The next edition of the diagnostic manual (DSM 5) is in preparation now and will become official in 2013. I'm terribly concerned that it will make our current worrying situation a great deal worse. Unless its ambitions are trimmed dramatically, DSM 5 will promote the misdiagnosis of tens of millions of people and an even greater misuse of potentially harmful medication. It proposes to introduce many new diagnoses and broaden the criteria for existing ones. Normal grief will be mislabeled major depression; everyday worries, stress, and sadness will become mixed anxiety/depression; one episode of binge eating a week will label you mentally ill; older people with expectable memory problems will be inaccurately warned that they are on the road to dementia; difficult to manage kids will be given unproven diagnoses that will lead to even more misuse of antipsychotic drugs, and there will be a further boost to the false epidemic of attention deficit disorder.

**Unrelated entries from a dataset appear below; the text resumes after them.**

## config.mk

```make
export PLATFORM = sky130hd
export DESIGN_NAME = svid_register_bank
export DESIGN_NICKNAME = d
export VERILOG_FILES = /design/src/hdl/svid_register_bank.v
export VERILOG_INCLUDE_DIRS = /design/src /design/src/hdl
export SDC_FILE = /design/constraint.sdc
export NUM_CORES = 1
export LEC_CHECK = 0
export ABC_AREA = 0
export BUFFER_PORTS_ARGS = -buffer_cell sky130_fd_sc_hd__buf_2
export CAP_MARGIN = 10
export CORE_MARGIN = 2
export CORE_UTILIZATION = 60
export CTS_CLUSTER_SIZE = 30
export DETAILED_ROUTE_END_ITERATION = 8
export PLACE_DENSITY = 0.78
export SETUP_SLACK_MARGIN = 0.1
export SLEW_MARGIN = 10
export SYNTH_ARGS = -nofsm -noshare
export SYNTH_HDL_FRONTEND = slang
export SYNTH_SLANG_ARGS = --single-unit
```

## constraint.sdc

```tcl
create_clock -name I_MCLK -period 5.83 [get_ports I_MCLK]
set_input_delay 0.583 -clock I_MCLK [delete_from_list [all_inputs] [get_ports I_MCLK]]
set_output_delay 0.583 -clock I_MCLK [all_outputs]
set_load 0.02 [all_outputs]
```

## src/hdl/svid_bank_consts.vh

```
// Constants for the serial VID register bank: register indices, reset values,
// frame layout, command and acknowledge codes, ramp timing.
// Assumes inclusion by the bank module and the self-checking bench.
`ifndef SVID_BANK_CONSTS_VH
`define SVID_BANK_CONSTS_VH

`define REG_STATUS_TWO          8'h11
`define REG_STATUS_TWO_SNAPSHOT 8'h1c
`define REG_MAX_CURRENT_LIMIT   8'h21
`define REG_MAX_TEMP_LIMIT      8'h22
`define REG_FAST_SLEW_RATE      8'h24
`define REG_SLOW_SLEW_RATE      8'h25
`define REG_STARTUP_VOLTAGE     8'h26
`define REG_MAX_OUTPUT_CODE     8'h30
`define REG_PROGRAMMED_CODE     8'h31
`define REG_POWER_STATE         8'h32
`define REG_MARGIN_STEPS        8'h33

`define RST_SNAPSHOT            8'h00
`define RST_MAX_CURRENT         8'h00
`define RST_MAX_TEMP            8'h64
`define RST_FAST_SLEW           8'h0a
`define RST_SLOW_SLEW           8'h02
`define RST_STARTUP_VOLTAGE     8'h00
`define RST_MAX_OUTPUT_CODE     8'hb5
`define RST_PROGRAMMED_CODE     8'h00
`define RST_POWER_STATE         8'h00
`define RST_MARGIN_STEPS        8'h00

`define CMD_SETVID_FAST         5'h01
`define CMD_SETVID_SLOW         5'h02
`define CMD_SET_POWER_STATE     5'h04
`define CMD_GET_REG             5'h07
`define CMD_SET_REG_ADDR        5'h08
`define CMD_SET_REG_DATA        5'h09

`define ACK_OK                  2'b10
`define ACK_NOT_SUPPORTED       2'b01

`define FRAME_START             3'b010
`define FRAME_END               3'b011
`define FRAME_BODY_BITS         5'd21

`define STRAP_SETTLE_CYCLES     4'h8
`define RAMP_FAST_CYCLES        16
`define SLOW_RAMP_RATIO         5

`endif

```

## src/hdl/svid_register_bank.v

```verilog
// Serial VID register bank: upper register set of a regulator controller,
// reached by the bus master over a clocked serial data line.
// Assumes bus clock and data arrive asynchronously; status and temperature
// inputs come from logic on I_MCLK.
`timescale 1ns/1ps
`include "svid_bank_consts.vh"

module svid_register_bank #(
   parameter [3:0] DEVICE_ADDR       = 4'h0,
   parameter [7:0] BOOT_CODE         = `RST_STARTUP_VOLTAGE,
   parameter       RAMP_FAST_CYCLES  = `RAMP_FAST_CYCLES,
   parameter       SLOW_RAMP_RATIO   = `SLOW_RAMP_RATIO
) (
   input  wire       I_MCLK,
   input  wire       I_NRST,
   input  wire       I_SVID_CLK,
   input  wire       I_SVID_DATA,
   input  wire [7:0] I_MAX_CURRENT_STRAP_PIN,
   input  wire [7:0] I_STATUS_TWO,
   input  wire [7:0] I_PLATFORM_TEMP,
   output reg        O_SVID_DATA,
   output reg        O_SVID_DATA_OE,
   output reg        O_REGULATOR_HOT_FLAG,
   output reg  [7:0] O_OUTPUT_CODE,
   output reg  [7:0] O_POWER_STATE
);

   localparam [2:0] ST_IDLE = 3'd0;
   localparam [2:0] ST_RX   = 3'd1;
   localparam [2:0] ST_TA   = 3'd2;
   localparam [2:0] ST_TX   = 3'd3;
   localparam       RAMP_SLOW_CYCLES = RAMP_FAST_CYCLES * SLOW_RAMP_RATIO;

   ////////////////////////////////////////////////////////////////////////////
   // Pin synchronisers and edge detection
   reg  [2:0]  clk_sync;
   reg  [1:0]  data_sync;
   reg  [7:0]  strap_meta;
   reg  [7:0]  strap_sync;
   wire        rise = clk_sync[1] & ~clk_sync[2];
   wire        fall = ~clk_sync[1] & clk_sync[2];
   wire        din  = data_sync[1];

   always @(posedge I_MCLK or negedge I_NRST) begin
      if (!I_NRST) begin
         clk_sync   <= 3'h0;
         data_sync  <= 2'h3;
         strap_meta <= 8'h00;
         strap_sync <= 8'h00;
      end else begin
         clk_sync   <= {clk_sync[1:0], I_SVID_CLK};
         data_sync  <= {data_sync[0], I_SVID_DATA};
         strap_meta <= I_MAX_CURRENT_STRAP_PIN;
         strap_sync <= strap_meta;
      end
   end

   ////////////////////////////////////////////////////////////////////////////
   // Registers
   reg  [7:0]  status_two_snapshot;
   reg  [7:0]  max_current_limit;
   reg  [7:0]  max_temperature_limit;
   reg  [7:0]  max_output_code;
   reg  [7:0]  programmed_voltage_code;
   reg  [7:0]  voltage_margin_steps;
   reg  [7:0]  reg_addr;
   reg  [3:0]  settle_cnt;
   reg         strap_taken;
   reg         boot_hold;
   reg         slow_mode;

   wire [7:0]  fast_slew_rate  = `RST_FAST_SLEW;
   wire [7:0]  slow_slew_rate  = `RST_SLOW_SLEW;
   wire [7:0]  startup_voltage = BOOT_CODE;

   // Read mux; read-only registers are constants or hardware-owned
   reg  [7:0]  read_data;
   reg         read_ok;
   reg  [7:0]  read_index;
   always @* begin
      read_ok   = 1'b1;
      case (read_index)
         `REG_STATUS_TWO:          read_data = I_STATUS_TWO;
         `REG_STATUS_TWO_SNAPSHOT: read_data = status_two_snapshot;
         `REG_MAX_CURRENT_LIMIT:   read_data = max_current_limit;
         `REG_MAX_TEMP_LIMIT:      read_data = max_temperature_limit;
         `REG_FAST_SLEW_RATE:      read_data = fast_slew_rate;
         `REG_SLOW_SLEW_RATE:      read_data = slow_slew_rate;
         `REG_STARTUP_VOLTAGE:     read_data = startup_voltage;
         `REG_MAX_OUTPUT_CODE:     read_data = max_output_code;
         `REG_PROGRAMMED_CODE:     read_data = programmed_voltage_code;
         `REG_POWER_STATE:         read_data = O_POWER_STATE;
         `REG_MARGIN_STEPS:        read_data = voltage_margin_steps;
         default: begin
            read_data = 8'h00;
            read_ok   = 1'b0;
         end
      endcase
   end

   ////////////////////////////////////////////////////////////////////////////
   // Frame receiver and command execution
   reg  [2:0]  state;
   reg  [2:0]  hunt;
   reg  [20:0] rx;
   reg  [4:0]  rx_cnt;
   reg  [10:0] tx;
   reg  [3:0]  tx_left;

   wire [20:0] body    = {rx[19:0], din};
   wire [3:0]  f_addr  = body[20:17];
   wire [4:0]  f_cmd   = body[16:12];
   wire [7:0]  f_pay   = body[11:4];
   wire        f_par   = body[3];
   wire        f_good  = (body[2:0] == `FRAME_END) && (^body[20:4] == f_par)
                         && (f_addr == DEVICE_ADDR);

   always @* begin
      read_index = (f_cmd == `CMD_GET_REG) ? f_pay : reg_addr;
   end

   always @(posedge I_MCLK or negedge I_NRST) begin
      if (!I_NRST) begin
         state                   <= ST_IDLE;
         hunt                    <= 3'h7;
         rx                      <= 21'h0;
         rx_cnt                  <= 5'h0;
         tx                      <= 11'h0;
         tx_left                 <= 4'h0;
         O_SVID_DATA             <= 1'b1;
         O_SVID_DATA_OE          <= 1'b0;
         status_two_snapshot     <= `RST_SNAPSHOT;
         max_current_limit       <= `RST_MAX_CURRENT;
         max_temperature_limit   <= `RST_MAX_TEMP;
         max_output_code         <= `RST_MAX_OUTPUT_CODE;
         programmed_voltage_code <= `RST_PROGRAMMED_CODE;
         O_POWER_STATE           <= `RST_POWER_STATE;
         voltage_margin_steps    <= `RST_MARGIN_STEPS;
         reg_addr                <= 8'h00;
         settle_cnt              <= 4'h0;
         strap_taken             <= 1'b0;
         boot_hold               <= 1'b1;
         slow_mode               <= 1'b0;
      end else begin
         // Strap sampled once after it has settled, then frozen
         if (!strap_taken) begin
            if (settle_cnt == `STRAP_SETTLE_CYCLES) begin
               max_current_limit <= strap_sync;
               strap_taken       <= 1'b1;
            end else begin
               settle_cnt <= settle_cnt + 4'h1;
            end
         end

         case (state)
            ST_IDLE: begin
               if (rise) begin
                  if ({hunt[1:0], din} == `FRAME_START) begin
                     state  <= ST_RX;
                     rx_cnt <= 5'h0;
                     hunt   <= 3'h7;
                  end else begin
                     hunt <= {hunt[1:0], din};
                  end
               end
            end
            ST_RX: begin
               if (rise) begin
                  rx     <= body;
                  rx_cnt <= rx_cnt + 5'h1;
                  if (rx_cnt == `FRAME_BODY_BITS - 5'd1) begin
                     // Bad parity, framing or other address: stay silent
                     state   <= f_good ? ST_TA : ST_IDLE;
                     tx_left <= 4'd2;
                     tx      <= {`ACK_OK, 9'h0};
                     case (f_cmd)
                        `CMD_SETVID_FAST, `CMD_SETVID_SLOW: begin
                           if (f_pay > max_output_code) begin
                              tx <= {`ACK_NOT_SUPPORTED, 9'h0};
                           end else if (f_good) begin
                              programmed_voltage_code <= f_pay;
                              slow_mode <= (f_cmd == `CMD_SETVID_SLOW);
                              boot_hold <= 1'b0;
                           end
                        end
                        `CMD_SET_POWER_STATE: begin
                           if (f_good) begin
                              O_POWER_STATE <= f_pay;
                           end
                        end
                        `CMD_GET_REG: begin
                           tx_left <= 4'd11;
                           tx <= {(read_ok ? `ACK_OK : `ACK_NOT_SUPPORTED),
                                  read_data, ^read_data};
                           if (f_good && f_pay == `REG_STATUS_TWO) begin
                              status_two_snapshot <= I_STATUS_TWO;
                           end
                        end
                        `CMD_SET_REG_ADDR: begin
                           if (f_good) begin
                              reg_addr <= f_pay;
                           end
                        end
                        `CMD_SET_REG_DATA: begin
                           // Read-only and unmapped targets keep their value
                           if (!f_good) begin
                              tx <= {`ACK_OK, 9'h0};
                           end else if (reg_addr == `REG_MAX_TEMP_LIMIT) begin
                              max_temperature_limit <= f_pay;
                           end else if (reg_addr == `REG_MAX_OUTPUT_CODE) begin
                              max_output_code <= f_pay;
                           end else if (reg_addr == `REG_PROGRAMMED_CODE) begin
                              programmed_voltage_code <= f_pay;
                              boot_hold <= 1'b0;
                           end else if (reg_addr == `REG_POWER_STATE) begin
                              O_POWER_STATE <= f_pay;
                           end else if (reg_addr == `REG_MARGIN_STEPS) begin
                              voltage_margin_steps <= f_pay;
                           end else begin
                              tx <= {`ACK_NOT_SUPPORTED, 9'h0};
                           end
                        end
                        default: tx <= {`ACK_NOT_SUPPORTED, 9'h0};
                     endcase
                  end
               end
            end
            ST_TA: begin
               // One falling edge of turnaround before the device drives
               if (fall) begin
                  state <= ST_TX;
               end
            end
            ST_TX: begin
               if (fall) begin
                  if (tx_left == 4'h0) begin
                     O_SVID_DATA_OE <= 1'b0;
                     O_SVID_DATA    <= 1'b1;
                     state          <= ST_IDLE;
                  end else begin
                     O_SVID_DATA_OE <= 1'b1;
                     O_SVID_DATA    <= tx[10];
                     tx             <= {tx[9:0], 1'b0};
                     tx_left        <= tx_left - 4'h1;
                  end
               end
            end
            default: state <= ST_IDLE;
         endcase
      end
   end

   ////////////////////////////////////////////////////////////////////////////
   // Output target, ramp and hot flag
   // Margin is applied on top of the programmed code and clamped so that a
   // negative margin at code 00h cannot wrap to the top of the range.
   wire [9:0]  margined = {2'b00, programmed_voltage_code}
                          + {{2{voltage_margin_steps[7]}}, voltage_margin_steps};
   wire [7:0]  clamped  = margined[9] ? 8'h00 : (margined[8] ? 8'hff : margined[7:0]);
   wire [7:0]  target   = boot_hold ? startup_voltage : clamped;
   reg  [15:0] ramp_cnt;
   wire [15:0] ramp_len = slow_mode ? RAMP_SLOW_CYCLES[15:0] : RAMP_FAST_CYCLES[15:0];

   always @(posedge I_MCLK or negedge I_NRST) begin
      if (!I_NRST) begin
         ramp_cnt             <= 16'h0000;
         O_OUTPUT_CODE        <= 8'h00;
         O_REGULATOR_HOT_FLAG <= 1'b0;
      end else begin
         O_REGULATOR_HOT_FLAG <= (I_PLATFORM_TEMP >= max_temperature_limit);
         if (ramp_cnt >= ramp_len - 16'h0001) begin
            ramp_cnt <= 16'h0000;
            // One VID step per tick; fast or slow pace follows the last accepted SetVID fast or slow command
            if (O_OUTPUT_CODE < target) begin
               O_OUTPUT_CODE <= O_OUTPUT_CODE + 8'h01;
            end else if (O_OUTPUT_CODE > target) begin
               O_OUTPUT_CODE <= O_OUTPUT_CODE - 8'h01;
            end
         end else begin
            ramp_cnt <= ramp_cnt + 16'h0001;
         end
      end
   end

endmodule // svid_register_bank

```

==> results.sh, run 1 <==
export IMPL_syn_area_um2=8670
export IMPL_synth_most_common_cell="dfrtp_1"
export IMPL_synth_edf_count=0
export IMPL_die_area_um2=15400
export IMPL_grt_pass1_vias=6575
export IMPL_cts_hold_buffers_added=0
export IMPL_synthTopCellsByCount="149 x dfrtp_1, 85 x nand2_1, 58 x ha_1"
export IMPL_max_freq_mhz=185
export IMPL_area_sequential_um2=4100
export IMPL_r2r_cells=27
export IMPL_root_buffer="clkbuf_16"
export IMPL_drv_slew=0
export IMPL_cts_htree_levels=4
export IMPL_post_synth_num_cell_types=71
export IMPL_insertion_delay_ns=0.44
export IMPL_p_leak_nw=4.38
export IMPL_fp_dieH_um=124
export IMPL_grt_ovfl_total=0
export IMPL_yosysSeqAreaShare_pct=47.3
export IMPL_antenna_found_initial=0
export IMPL_whs_endpoint="data_sync[0]$_DFF_PN1_"
export IMPL_ys_async_sr_fraction_pct=100
export IMPL_die_w_um=124
export IMPL_endpoint_kind="flip-flop"
export IMPL_synth_top_area_share_pct=43.0
export IMPL_synth_seq_cells=163
export IMPL_reg2reg_slack_ns=0.41
export IMPL_syn2layout_area_growth_pct=11.6
export IMPL_path_class="flip-flop to flip-flop"
export IMPL_synth_top_cells_by_area="dfrtp_1 43%, ha_1 8.4%, mux2_2 7.1%"
export IMPL_synth_top_flop_cell="dfrtp_1"
export IMPL_setup_ws_ns=0.415
export IMPL_grt_pass1_wl_um=33000
export IMPL_vdd_drop_max_uv=238
export IMPL_vias=6493
export IMPL_cts_buffers=17
export IMPL_fin_setup_tns_ns=0
export IMPL_finalClockSkew_ns=0.00702
export IMPL_viasPerCell=6.11
export IMPL_yosysTopAreaCell="dfrtp_1"
export IMPL_period_minus_slack_ns=5.42
export IMPL_worstMarginPinSlew_ns=0.978
export IMPL_post_route_period_util_pct=92.9
export IMPL_synth_cells=817
export IMPL_worst_hold_path_num_cells=1
export IMPL_setup_viol=0
export IMPL_gp_congestion=0.920
export IMPL_r2r_start="programmed_voltage_code[0]$_DFFE_PN0P_"
export IMPL_ys_warn_count=0
export IMPL_slew_headroom_pct=34.8
export IMPL_io_buffers=46
export IMPL_core_area_um2=14000
export IMPL_rows=43
export IMPL_grt_max_degree=110
export IMPL_wl_um=20200
export IMPL_clockBufferDepth=2
export IMPL_drt_first_pass_iters=5
export IMPL_dpl_hpwl_um=14500
export IMPL_start_kind="flip-flop"
export IMPL_fill_cells=1050
export IMPL_cts_tree="built"
export IMPL_num_nets_final=957
export IMPL_post_drt_wl_per_cell_um=19.0
export IMPL_place_ws_ns=0.131
export IMPL_crit_required_ns=6.15
export IMPL_ant_nets=0
export IMPL_drive_above_1_share_pct=20.3
export IMPL_path_max_fanout=8
export IMPL_min_path_type="input port to flip-flop"
export IMPL_initial_core_util_pct=62.0
export IMPL_finalHoldViolations=0
export IMPL_rsz0062_at_grt="no"
export IMPL_power_density_nw_per_um2=270
export IMPL_multi_input_area_um2=4310
export IMPL_detail_route_iter0_violations=562
export IMPL_clk_pin_slew_ns=0.07
export IMPL_cp_arrival_ns=5.74
export IMPL_status="finished, final reports clean"
export IMPL_diodes=0
export IMPL_postSynthAreaPerCell_um2=10.6
export IMPL_io_pins=47
export IMPL_drc=0
export IMPL_hp_start="I_SVID_DATA"
export IMPL_track_usage_pct=28.2
export IMPL_drv_cap=0
export IMPL_cts_num_sinks=163
export IMPL_rr_endpoint="O_OUTPUT_CODE[7]$_DFFE_PN0P_"
sequential cells by signal, indices dropped and copies added, names as in the netlist, 3 cells and up:
register / count
max_current_limit: 8
rx: 20
ramp_cnt: 16
tx_left: 4
rx_cnt: 5
max_temperature_limit: 8
tx: 11
O_OUTPUT_CODE: 8
programmed_voltage_code: 8
settle_cnt: 4
strap_meta: 8
reg_addr: 8
clk_sync: 3
O_POWER_STATE: 8
status_two_snapshot: 8
strap_sync: 8
max_output_code: 8
voltage_margin_steps: 8
routing by layer:
metal / track usage, % / wire length, um
met5: 0 / 0
met4: 9.48 / 340
met3: 5.82 / 1090
met2: 47.4 / 10200
met1: 36.6 / 8590
repair_timing:
item                                    4_1_cts  5_1_grt
endpoints found under the setup margin        1        1
pin swaps                                     0        2
gates resized for setup                       1        3
buffers inserted                              0        1
cloned                                        0        0
layout make-up:
cell class	instances	share of cell area [%]
well taps	180	2.33
multi-input cells	585	44.5
repair buffers	52	2.91
clock inverters	14	1.49
flip-flops and latches	163	42.4
clock buffers	18	4.44
inverters	50	1.94
worst max path at each step:
stage | slack [ns] | end | cells past startpoint | start
after CTS | 0.15 | O_OUTPUT_CODE[7]$_DFFE_PN0P_ | 28 | programmed_voltage_code[0]$_DFFE_PN0P_
after global placement | 0.50 | O_OUTPUT_CODE[7]$_DFFE_PN0P_ | 27 | programmed_voltage_code[0]$_DFFE_PN0P_
after floorplan | 0.48 | O_OUTPUT_CODE[7]$_DFFE_PN0P_ | 27 | programmed_voltage_code[0]$_DFFE_PN0P_
after detailed placement | 0.13 | O_OUTPUT_CODE[7]$_DFFE_PN0P_ | 28 | programmed_voltage_code[0]$_DFFE_PN0P_
final | 0.41 | O_OUTPUT_CODE[7]$_DFFE_PN0P_ | 27 | programmed_voltage_code[0]$_DFFE_PN0P_
after global routing | 0.12 | O_OUTPUT_CODE[7]$_DFFE_PN0P_ | 28 | programmed_voltage_code[0]$_DFFE_PN0P_
kinds of logic (layout without fill, tap and decap cells):
family,after synthesis,in the layout,synth area share [%]
other,1,8,0.0433
muxes,58,58,7.51
DFF,163,163,47.3
AOI/OAI and AO/OA,169,169,13.5
xor gates and xnor gates,47,47,5.00
buffers and inverters,76,134,3.59
and+or+nand+nor,243,243,14.3
adders and majority gates,60,60,8.84
cell usage in the layout (no fill, tap or decap), types with 17 or more instances in the layout:
| master | n |
|---|---|
| xnor2_1 | 31 |
| nor2_1 | 54 |
| nand2_1 | 85 |
| o21ai_0 | 52 |
| dfrtp_1 | 149 |
| a21oi_1 | 29 |
| ha_1 | 58 |
| buf_2 | 45 |
| inv_1 | 50 |
| clkbuf_16 | 17 |
| mux2_2 | 55 |
power by group:
part | leakage, nW | switching [W] | internal (W)
logic | 2.04 | 0.000143 | 0.000104
clock network | 0.281 | 0.000489 | 0.000602
registers | 2.06 | 0.0000654 | 0.00121
worst max-delay path, stage by stage (launching register included):
cell and delay [ns]:
dfrtp_1 0.40, ha_1 0.24, fa_1 0.41, a21o_1 0.18, a21oi_2 0.18, o21bai_1 0.09
a21o_1 0.21, a21oi_1 0.16, o21bai_1 0.12, xor2_2 0.29, nor2_1 0.08, or3_1 0.31
ha_1 0.30, a21o_1 0.17, a21o_1 0.18, a21oi_1 0.14, o21ai_0 0.10, buf_4 0.18
ha_1 0.28, a21o_1 0.18, a21oi_2 0.18, o21bai_1 0.10, a21oi_2 0.16, o21bai_1 0.08
a21oi_1 0.19, xnor2_1 0.15, nand2_1 0.09, xnor2_1 0.14
stage by stage:
step	utilization (%)	hold WS, ns	instance area, um^2	power [W]	cells
2_1_floorplan	-	0.287	8690	0.00145	824
3_3_place_gp	64.8	0.333	9070	0.00152	1029
3_5_place_dp	64.8	0.335	9070	0.00154	1029
4_1_cts	69.0	0.240	9650	0.00263	1061
5_1_grt	69.1	0.229	9670	0.00272	1062
6_report	69.1	0.243	9670	0.00261	1062
(Power assumes the default switching activity.)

The people working on DSM 5 mean well, are not drug company shills, and genuinely believe their suggestions will help patients. The problem is that they are researchers who have worked in ivory tower settings with little experience in how the diagnostic manual is often misunderstood and misused in actual practice. A suggestion that might be fine in their own hands can cause disaster if misapplied by a less expert primary care doctor. As researchers they are much less worried than I am that their proposals are largely untested. They call them 'scientific hypotheses' that can always be tested and corrected after DSM 5 is published. This is dead wrong and dangerously reckless. DSM 5 will have a dramatic effect on peoples lives and everything in it must be certified safe and scientifically sound.

Final decisions on DSM 5 will be made soon. I will post a series of blogs highlighting its worst proposals and updating the efforts to shoot them down before they can become official. Public health will be adversely affected by DSM 5 -- the public should become informed and have its say before it is too late.

Allen Frances is a professor emeritus at Duke University and was the chairman of the DSM-IV task force.